Luigi Di Maio, il futuro dei 5Stelle è appeso a un filo
Fa il dottor sottile (con la minuscola). Sa quanto sia fragile il suo Movimento, sempre sul punto di esplodere, conosce l’indispensabilità di Conte come punto di equilibrio (e di tregua) nei 5Stelle e allora ha adottato il passo felpato in questa crisi. Che potrebbe perfino finire con Di Maio a Palazzo Chigi e perciò lui dice: «Sto benissimo alla Farnesina». Comunque non trama Luigi, cerca di stare leggero sulle uova della follia dei grillini, non crede alle lusinghe di Renzi anzi respinge sdegnato le offerte di premiership. Ma da ieri questa tecnica del non mi faccio vedere troppo rischia di non essere più valida. Perché l’esplosione M5S da lui tanto temuta è avvenuta con la nascita del correntone alla Dibba, al grido «O Conte o Morte». Il gioco s’è fatto durissimo, insomma. E il pericolo per Luigi è che, mentre gli altri forzano, lui più che a Palazzo Chigi possa finire all’opposizione. Proprio ora che cominciava a sentirsi uno statista pacato e diplomatico.

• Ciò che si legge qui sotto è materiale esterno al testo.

[config.mk]
export PLATFORM = sky130hd
export DESIGN_NAME = pcb_ram
export DESIGN_NICKNAME = d
export VERILOG_FILES = /design/src/hdl/pcb_ram.sv
export SDC_FILE = /design/constraint.sdc
export NUM_CORES = 1
export LEC_CHECK = 0
export BUFFER_PORTS_ARGS = -buffer_cell sky130_fd_sc_hd__buf_2
export CAP_MARGIN = 20
export CORE_MARGIN = 2
export CORE_UTILIZATION = 40
export CTS_CLUSTER_DIAMETER = 80
export CTS_CLUSTER_SIZE = 24
export DETAILED_ROUTE_END_ITERATION = 7
export HOLD_SLACK_MARGIN = 0.12
export PLACE_DENSITY_LB_ADDON = 0.08
export SLEW_MARGIN = 20
export SYNTH_ARGS = -nofsm -noshare
export SYNTH_HDL_FRONTEND = slang
export SYNTH_SLANG_ARGS = --single-unit
[constraint.sdc]
create_clock -name clock -period 2.4 [get_ports clock]
set_input_delay 0.24 -clock clock [delete_from_list [all_inputs] [get_ports clock]]
set_output_delay 0.24 -clock clock [all_outputs]
set_load 0.02 [all_outputs]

Crisi governo, alla fine Conte chiamò Renzi: «Davvero boccerai il mio nome?»
Nicola Zingaretti, ha puntato su Conte ma è costretto a virare
È chiamato, storicamente, il Saponetta. Nella crisi s’è mosso come un pattinatore. Bordeggiando tra chi, nel suo partito, con Renzi non tornerebbe mai e chi con Matteo non vede l’ora di riabbracciarsi e quasi ha agito come quinta colonna del Bomba. Ecco, il pattinatore ha gettato acqua tiepida su ghiaccio. Convinto che Renzi, prima dell’ultima curva, ossia salendo al Quirinale per le consultazioni, avrebbe cominciato a frenare: «Vedrete, a un certo punto Matteo rinsavisce, speriamo più prima che mai». Ma ieri si è squagliata sul viso di Zinga questa previsione. Convinto che Renzi s’intenerisse rispetto a Conte, quando s’è accorto che non era così Nicola ha cambiato faccia. Ed è uscito dal Colle scuro in volto. Senza più quel mezzo sorriso sornione che è il suo codice e la sua forza. Ha puntato tutto su Conte e ora dovrà virare sull’anche no.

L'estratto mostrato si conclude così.